This is a bit of an exercise in doing something for the sake of doing it, so I'm willing to accept that it might not be possible.
I've been given a 1996-vintage laptop, with a big enough HDD for a Debian installation, and a CD drive. There is a floppy drive too, but despite some searching I've been unable to dig out a 3.5 inch floppy to make a boot disk. There are also obviously no USB ports, so the UNetbootIn approach isn't feasible.

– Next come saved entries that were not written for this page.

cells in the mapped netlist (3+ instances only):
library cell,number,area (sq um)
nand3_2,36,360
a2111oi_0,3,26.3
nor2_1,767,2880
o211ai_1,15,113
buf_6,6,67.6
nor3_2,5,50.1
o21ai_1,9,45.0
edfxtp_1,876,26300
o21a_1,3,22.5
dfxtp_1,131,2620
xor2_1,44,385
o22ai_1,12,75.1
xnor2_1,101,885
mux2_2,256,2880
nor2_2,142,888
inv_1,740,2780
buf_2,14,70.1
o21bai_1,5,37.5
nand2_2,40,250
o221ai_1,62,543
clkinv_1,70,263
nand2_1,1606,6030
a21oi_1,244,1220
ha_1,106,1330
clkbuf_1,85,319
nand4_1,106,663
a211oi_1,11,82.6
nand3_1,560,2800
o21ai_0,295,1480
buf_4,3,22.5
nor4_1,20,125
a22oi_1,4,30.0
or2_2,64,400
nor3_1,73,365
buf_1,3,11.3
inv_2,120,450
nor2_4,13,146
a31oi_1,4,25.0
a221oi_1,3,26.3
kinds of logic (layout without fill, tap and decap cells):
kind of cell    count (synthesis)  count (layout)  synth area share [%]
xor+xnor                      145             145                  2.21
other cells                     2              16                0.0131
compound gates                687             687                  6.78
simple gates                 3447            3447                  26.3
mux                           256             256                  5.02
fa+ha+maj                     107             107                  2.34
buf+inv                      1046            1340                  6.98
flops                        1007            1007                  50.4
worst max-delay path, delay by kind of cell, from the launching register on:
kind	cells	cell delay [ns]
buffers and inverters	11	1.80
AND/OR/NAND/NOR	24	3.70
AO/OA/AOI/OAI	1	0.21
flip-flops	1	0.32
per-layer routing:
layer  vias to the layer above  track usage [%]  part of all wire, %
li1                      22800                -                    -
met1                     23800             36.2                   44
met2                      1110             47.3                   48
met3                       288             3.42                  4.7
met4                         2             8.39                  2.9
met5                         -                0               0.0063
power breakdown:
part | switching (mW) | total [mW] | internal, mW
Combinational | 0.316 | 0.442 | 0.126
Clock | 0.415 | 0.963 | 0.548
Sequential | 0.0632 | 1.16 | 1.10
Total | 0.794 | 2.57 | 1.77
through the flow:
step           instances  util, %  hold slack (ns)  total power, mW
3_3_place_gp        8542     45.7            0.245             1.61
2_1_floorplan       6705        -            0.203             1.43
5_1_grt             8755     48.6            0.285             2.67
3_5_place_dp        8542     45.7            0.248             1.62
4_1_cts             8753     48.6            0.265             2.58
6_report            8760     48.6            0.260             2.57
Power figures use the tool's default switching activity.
## config.mk

```make
export PLATFORM = sky130hd
export DESIGN_NAME = plec_cell
export DESIGN_NICKNAME = d
export VERILOG_FILES = /design/src/design/plec_pkg.sv /design/src/design/plec_cell.sv
export SDC_FILE = /design/constraint.sdc
export NUM_CORES = 1
export LEC_CHECK = 0
export BUFFER_PORTS_ARGS = -buffer_cell sky130_fd_sc_hd__buf_2
export CORE_MARGIN = 2
export CORE_UTILIZATION = 35
export CTS_BUF_LIST = sky130_fd_sc_hd__clkbuf_4 sky130_fd_sc_hd__clkbuf_8
export DETAILED_ROUTE_END_ITERATION = 7
export GPL_TIMING_DRIVEN = 0
export PLACE_DENSITY = 0.68
export SLEW_MARGIN = 20
export SYNTH_ARGS = -nofsm -noshare
export SYNTH_HDL_FRONTEND = slang
export SYNTH_SLANG_ARGS = --single-unit
export TNS_END_PERCENT = 20
```

## constraint.sdc

```tcl
create_clock -name clk -period 5 [get_ports clk]
set_clock_uncertainty 0.05 [all_clocks]
set_input_delay 0.25 -clock clk [delete_from_list [all_inputs] [get_ports clk]]
set_output_delay 0.25 -clock clk [all_outputs]
set_load 0.1 [all_outputs]
```

## src/design/plec_pkg.sv

```systemverilog
// ----------------------------------------------------------------------------
// Positional list engine package
// Shared constants, operation and status codes, and the cell control word.
// ----------------------------------------------------------------------------
`default_nettype none

package plec_pkg;

    // Store geometry.
    localparam int DEPTH       = 128;
    localparam int IDX_W       = $clog2(DEPTH);
    localparam int POS_W       = 8;
    localparam int CMP_W       = (IDX_W > POS_W) ? IDX_W : POS_W;
    localparam int DATA_W      = 32;
    localparam int COUNT_W     = 8;
    localparam int CAP_W       = 8;
    localparam int CAP_RESET   = 128;

    // Read-back reduction: cells are ORed in groups, then the groups are ORed.
    localparam int GROUP_SIZE  = 16;
    localparam int NUM_GROUPS  = (DEPTH + GROUP_SIZE - 1) / GROUP_SIZE;

    // Operation codes.
    typedef enum logic [1:0] {
        OP_INSERT = 2'd0,
        OP_DELETE = 2'd1,
        OP_UPDATE = 2'd2,
        OP_GET    = 2'd3
    } op_t;

    // Status codes.
    typedef enum logic [1:0] {
        ST_DONE  = 2'd0,
        ST_FULL  = 2'd1,
        ST_RANGE = 2'd2
    } status_t;

    // Control word broadcast to every cell of the row.
    typedef struct packed {
        logic             insert_en;
        logic             delete_en;
        logic             update_en;
        logic             read_en;
        logic [CMP_W-1:0] pos0;
    } cell_ctrl_t;

endpackage

`default_nettype wire

```

## src/design/plec_cell.sv

```systemverilog
// ----------------------------------------------------------------------------
// Positional list engine cell
// Holds one list entry and moves it to or from its neighbors on insert/delete.
// ----------------------------------------------------------------------------
`default_nettype none

module plec_cell (
    input  wire logic                          clk,
    input  wire plec_pkg::cell_ctrl_t          ctrl,
    input  wire logic [plec_pkg::DATA_W-1:0]   value,
    input  wire logic [plec_pkg::IDX_W-1:0]    cell_index,
    input  wire logic [plec_pkg::DATA_W-1:0]   left_data,
    input  wire logic [plec_pkg::DATA_W-1:0]   right_data,
    output logic      [plec_pkg::DATA_W-1:0]   data,
    output logic      [plec_pkg::DATA_W-1:0]   rd_data
);

    logic [plec_pkg::DATA_W-1:0] data_reg;
    logic [plec_pkg::DATA_W-1:0] data_next;
    logic [plec_pkg::CMP_W-1:0]  my_index;
    logic                        at_pos;
    logic                        above_pos;

    // Compare this cell's place with the target position.
    assign my_index  = plec_pkg::CMP_W'(cell_index);
    assign at_pos    = (my_index == ctrl.pos0);
    assign above_pos = (my_index > ctrl.pos0);

    // Next entry: shift up on insert, shift down on delete, load on a hit.
    always_comb
    begin
        data_next = data_reg;
        if (ctrl.insert_en)
        begin
            if (above_pos)
                data_next = left_data;
            else if (at_pos)
                data_next = value;
        end
        else if (ctrl.delete_en)
        begin
            if (above_pos || at_pos)
                data_next = right_data;
        end
        else if (ctrl.update_en)
        begin
            if (at_pos)
                data_next = value;
        end
    end

    always_ff @(posedge clk)
    begin
        data_reg <= data_next;
    end

    assign data    = data_reg;

    // The addressed cell drives its old entry into the read-back OR tree.
    assign rd_data = (ctrl.read_en && at_pos) ? data_reg : '0;

endmodule

`default_nettype wire

```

It's got no onboard ethernet (back in the day, you needed a PCMCIA card for that!), or wireless obviously, so it's effectively a closed off machine without any network access capability. I've got a PCMCIA card on the way, but it wont be here for a while so in the meantime I'm trying to get a Linux distro installed to replaced the ropey Win98 (pre-SE) edition that's on it.
It wont boot from CD either, there's no option in the BIOS - just Floppy or HDD. Does anyone know of a way to either get Linux installed from Windows 98 itself, or to somehow get the machine to boot from the CD? Short of pulling the HDD and installing Linux on it using a USB caddy/cable - which I don't want to do as it'll mean an outlay to buy an old-school IDE one, I'm stumped.
(Incidentally, it's a Dell XPI CD, if that makes any difference)
Anyone successfully tackled this one before?